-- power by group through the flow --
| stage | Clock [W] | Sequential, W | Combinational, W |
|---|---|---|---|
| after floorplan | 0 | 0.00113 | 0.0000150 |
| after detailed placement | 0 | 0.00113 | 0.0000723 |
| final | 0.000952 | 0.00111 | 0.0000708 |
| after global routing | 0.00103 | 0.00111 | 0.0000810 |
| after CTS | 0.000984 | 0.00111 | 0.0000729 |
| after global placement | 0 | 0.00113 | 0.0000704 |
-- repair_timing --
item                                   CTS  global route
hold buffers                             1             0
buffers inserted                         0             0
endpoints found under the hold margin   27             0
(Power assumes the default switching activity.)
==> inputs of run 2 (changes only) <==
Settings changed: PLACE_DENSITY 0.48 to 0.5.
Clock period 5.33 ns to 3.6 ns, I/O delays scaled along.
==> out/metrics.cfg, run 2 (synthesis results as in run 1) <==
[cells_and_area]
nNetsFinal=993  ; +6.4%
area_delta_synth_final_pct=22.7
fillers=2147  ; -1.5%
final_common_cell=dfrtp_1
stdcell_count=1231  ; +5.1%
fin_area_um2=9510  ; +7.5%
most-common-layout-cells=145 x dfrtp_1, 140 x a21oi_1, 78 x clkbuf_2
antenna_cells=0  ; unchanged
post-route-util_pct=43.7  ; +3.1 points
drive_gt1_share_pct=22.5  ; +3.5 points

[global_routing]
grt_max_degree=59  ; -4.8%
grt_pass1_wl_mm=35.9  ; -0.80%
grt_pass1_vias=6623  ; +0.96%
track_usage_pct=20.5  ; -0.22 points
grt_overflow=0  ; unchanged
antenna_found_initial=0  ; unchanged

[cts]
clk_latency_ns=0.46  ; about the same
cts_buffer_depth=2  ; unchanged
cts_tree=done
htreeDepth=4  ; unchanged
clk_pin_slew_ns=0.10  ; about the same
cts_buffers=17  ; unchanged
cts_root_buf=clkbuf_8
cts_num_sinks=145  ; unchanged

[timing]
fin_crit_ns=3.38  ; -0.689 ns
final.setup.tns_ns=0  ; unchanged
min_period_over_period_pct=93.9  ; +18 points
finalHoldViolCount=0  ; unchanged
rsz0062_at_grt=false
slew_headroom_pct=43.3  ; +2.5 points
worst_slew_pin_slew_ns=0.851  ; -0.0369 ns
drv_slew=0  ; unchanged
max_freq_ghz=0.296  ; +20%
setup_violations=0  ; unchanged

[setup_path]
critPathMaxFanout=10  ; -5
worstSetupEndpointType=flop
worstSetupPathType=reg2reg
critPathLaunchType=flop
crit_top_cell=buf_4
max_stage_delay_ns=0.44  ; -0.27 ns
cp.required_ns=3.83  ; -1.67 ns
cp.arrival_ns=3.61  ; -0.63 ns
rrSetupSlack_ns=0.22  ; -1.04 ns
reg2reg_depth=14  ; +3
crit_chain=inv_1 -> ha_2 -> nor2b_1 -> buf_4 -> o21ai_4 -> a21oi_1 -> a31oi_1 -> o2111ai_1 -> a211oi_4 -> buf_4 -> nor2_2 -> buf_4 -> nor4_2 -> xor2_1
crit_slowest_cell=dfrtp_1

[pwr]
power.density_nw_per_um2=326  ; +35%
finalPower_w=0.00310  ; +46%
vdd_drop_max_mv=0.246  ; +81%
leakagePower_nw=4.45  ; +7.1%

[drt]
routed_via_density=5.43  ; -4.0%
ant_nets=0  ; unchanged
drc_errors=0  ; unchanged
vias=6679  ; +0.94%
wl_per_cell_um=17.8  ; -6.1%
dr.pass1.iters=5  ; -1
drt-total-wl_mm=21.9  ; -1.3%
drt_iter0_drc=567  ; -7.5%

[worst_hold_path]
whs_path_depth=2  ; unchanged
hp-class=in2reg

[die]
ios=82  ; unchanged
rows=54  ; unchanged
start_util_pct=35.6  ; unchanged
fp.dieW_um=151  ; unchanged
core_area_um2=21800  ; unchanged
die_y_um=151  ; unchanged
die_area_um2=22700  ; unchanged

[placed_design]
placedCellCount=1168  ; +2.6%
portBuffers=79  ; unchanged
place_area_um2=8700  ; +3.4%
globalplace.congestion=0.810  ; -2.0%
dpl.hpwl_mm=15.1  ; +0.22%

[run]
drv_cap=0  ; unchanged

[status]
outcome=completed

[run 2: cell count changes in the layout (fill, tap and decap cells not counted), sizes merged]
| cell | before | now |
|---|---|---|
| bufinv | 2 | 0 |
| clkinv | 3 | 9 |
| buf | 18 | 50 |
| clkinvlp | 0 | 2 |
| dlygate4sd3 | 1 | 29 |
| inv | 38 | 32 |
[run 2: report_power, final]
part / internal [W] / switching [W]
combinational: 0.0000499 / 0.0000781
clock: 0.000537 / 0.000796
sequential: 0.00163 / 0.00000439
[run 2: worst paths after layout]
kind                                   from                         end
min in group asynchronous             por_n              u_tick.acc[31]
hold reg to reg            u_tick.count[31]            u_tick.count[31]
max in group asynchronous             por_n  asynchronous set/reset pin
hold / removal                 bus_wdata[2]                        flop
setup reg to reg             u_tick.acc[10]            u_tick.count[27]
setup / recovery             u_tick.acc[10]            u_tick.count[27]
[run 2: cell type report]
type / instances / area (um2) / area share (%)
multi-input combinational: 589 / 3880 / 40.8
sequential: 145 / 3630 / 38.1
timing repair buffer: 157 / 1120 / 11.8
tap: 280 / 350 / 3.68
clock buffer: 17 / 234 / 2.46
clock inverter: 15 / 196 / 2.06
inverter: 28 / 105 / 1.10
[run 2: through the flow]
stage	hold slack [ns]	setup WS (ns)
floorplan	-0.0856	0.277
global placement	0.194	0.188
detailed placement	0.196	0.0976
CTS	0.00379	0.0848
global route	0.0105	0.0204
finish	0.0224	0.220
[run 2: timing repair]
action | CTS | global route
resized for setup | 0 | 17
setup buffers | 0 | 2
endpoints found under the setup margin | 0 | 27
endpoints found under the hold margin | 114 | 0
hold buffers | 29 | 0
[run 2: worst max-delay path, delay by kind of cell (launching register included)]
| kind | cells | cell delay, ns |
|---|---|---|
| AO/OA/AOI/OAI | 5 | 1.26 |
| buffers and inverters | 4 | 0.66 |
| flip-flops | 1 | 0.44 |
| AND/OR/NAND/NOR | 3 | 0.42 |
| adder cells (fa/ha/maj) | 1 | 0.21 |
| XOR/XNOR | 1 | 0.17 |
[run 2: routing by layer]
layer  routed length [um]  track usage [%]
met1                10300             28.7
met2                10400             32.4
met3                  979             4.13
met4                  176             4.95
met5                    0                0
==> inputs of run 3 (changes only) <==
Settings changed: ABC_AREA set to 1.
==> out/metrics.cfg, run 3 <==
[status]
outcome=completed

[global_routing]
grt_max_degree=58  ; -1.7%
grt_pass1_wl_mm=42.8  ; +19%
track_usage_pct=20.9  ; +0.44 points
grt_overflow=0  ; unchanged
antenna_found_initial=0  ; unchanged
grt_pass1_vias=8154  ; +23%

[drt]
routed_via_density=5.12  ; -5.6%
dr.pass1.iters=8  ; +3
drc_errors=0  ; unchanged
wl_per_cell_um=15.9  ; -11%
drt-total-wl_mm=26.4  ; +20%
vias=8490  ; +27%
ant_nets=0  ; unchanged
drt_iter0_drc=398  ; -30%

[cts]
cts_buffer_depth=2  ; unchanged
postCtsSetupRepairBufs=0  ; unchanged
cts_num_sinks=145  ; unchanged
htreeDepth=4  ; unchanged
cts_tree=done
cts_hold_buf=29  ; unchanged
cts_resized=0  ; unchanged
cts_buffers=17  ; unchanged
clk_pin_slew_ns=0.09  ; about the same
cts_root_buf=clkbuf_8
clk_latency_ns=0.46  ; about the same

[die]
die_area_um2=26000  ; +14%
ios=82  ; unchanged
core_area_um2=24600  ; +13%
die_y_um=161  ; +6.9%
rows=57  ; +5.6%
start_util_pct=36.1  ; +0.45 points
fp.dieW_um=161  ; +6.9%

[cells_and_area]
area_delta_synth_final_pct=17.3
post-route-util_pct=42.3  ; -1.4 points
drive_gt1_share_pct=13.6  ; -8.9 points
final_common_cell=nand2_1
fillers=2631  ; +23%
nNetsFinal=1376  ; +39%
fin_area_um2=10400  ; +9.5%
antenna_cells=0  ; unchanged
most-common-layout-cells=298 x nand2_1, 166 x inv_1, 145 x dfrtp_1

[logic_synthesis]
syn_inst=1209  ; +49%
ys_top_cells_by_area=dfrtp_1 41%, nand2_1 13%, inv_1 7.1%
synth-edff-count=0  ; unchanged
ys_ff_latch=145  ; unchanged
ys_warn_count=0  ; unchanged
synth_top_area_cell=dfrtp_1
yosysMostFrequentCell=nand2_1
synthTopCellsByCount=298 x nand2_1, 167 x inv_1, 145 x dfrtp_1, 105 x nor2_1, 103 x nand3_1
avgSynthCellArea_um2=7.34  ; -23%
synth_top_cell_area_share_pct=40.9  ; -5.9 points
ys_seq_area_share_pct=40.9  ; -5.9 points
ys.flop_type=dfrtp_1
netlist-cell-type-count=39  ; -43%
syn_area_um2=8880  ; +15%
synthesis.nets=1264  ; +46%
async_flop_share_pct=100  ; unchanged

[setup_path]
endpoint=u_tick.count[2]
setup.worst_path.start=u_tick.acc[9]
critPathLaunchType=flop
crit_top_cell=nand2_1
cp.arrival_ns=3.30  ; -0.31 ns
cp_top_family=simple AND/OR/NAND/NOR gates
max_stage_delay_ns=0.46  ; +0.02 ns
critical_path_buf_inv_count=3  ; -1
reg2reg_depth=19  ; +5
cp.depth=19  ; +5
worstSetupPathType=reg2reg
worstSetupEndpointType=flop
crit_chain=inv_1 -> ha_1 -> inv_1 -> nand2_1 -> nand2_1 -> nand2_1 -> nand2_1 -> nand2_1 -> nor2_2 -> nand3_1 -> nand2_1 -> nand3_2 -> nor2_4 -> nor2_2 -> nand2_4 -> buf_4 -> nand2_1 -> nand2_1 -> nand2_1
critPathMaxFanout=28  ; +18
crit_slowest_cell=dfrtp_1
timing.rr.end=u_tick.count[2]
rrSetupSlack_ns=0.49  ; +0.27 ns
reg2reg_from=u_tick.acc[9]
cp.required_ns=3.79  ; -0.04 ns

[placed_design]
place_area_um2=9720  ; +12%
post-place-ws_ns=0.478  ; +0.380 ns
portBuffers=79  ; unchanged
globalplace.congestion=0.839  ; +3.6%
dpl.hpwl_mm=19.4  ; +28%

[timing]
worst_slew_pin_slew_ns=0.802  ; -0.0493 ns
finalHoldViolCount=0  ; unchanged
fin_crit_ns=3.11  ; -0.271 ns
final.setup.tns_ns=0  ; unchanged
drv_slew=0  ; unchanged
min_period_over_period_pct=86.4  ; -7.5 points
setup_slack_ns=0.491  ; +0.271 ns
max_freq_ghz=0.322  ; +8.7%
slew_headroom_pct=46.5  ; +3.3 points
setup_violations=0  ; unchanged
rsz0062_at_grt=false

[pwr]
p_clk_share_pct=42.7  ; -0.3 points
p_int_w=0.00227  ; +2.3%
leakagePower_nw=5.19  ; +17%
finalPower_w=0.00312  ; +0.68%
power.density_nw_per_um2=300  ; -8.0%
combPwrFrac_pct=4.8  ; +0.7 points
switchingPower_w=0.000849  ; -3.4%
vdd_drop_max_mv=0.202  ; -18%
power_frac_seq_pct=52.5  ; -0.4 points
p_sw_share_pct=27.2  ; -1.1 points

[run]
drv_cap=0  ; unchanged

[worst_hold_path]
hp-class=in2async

§ **Task to complete**
All that belongs in the answer is the lines from the start of the entries above through the line containing "out/metrics.cfg, run 2", each given exactly.

§ **Response area**
-- power by group through the flow --
| stage | Clock [W] | Sequential, W | Combinational, W |
|---|---|---|---|
| after floorplan | 0 | 0.00113 | 0.0000150 |
| after detailed placement | 0 | 0.00113 | 0.0000723 |
| final | 0.000952 | 0.00111 | 0.0000708 |
| after global routing | 0.00103 | 0.00111 | 0.0000810 |
| after CTS | 0.000984 | 0.00111 | 0.0000729 |
| after global placement | 0 | 0.00113 | 0.0000704 |
-- repair_timing --
item                                   CTS  global route
hold buffers                             1             0
buffers inserted                         0             0
endpoints found under the hold margin   27             0
(Power assumes the default switching activity.)
==> inputs of run 2 (changes only) <==
Settings changed: PLACE_DENSITY 0.48 to 0.5.
Clock period 5.33 ns to 3.6 ns, I/O delays scaled along.
==> out/metrics.cfg, run 2 (synthesis results as in run 1) <==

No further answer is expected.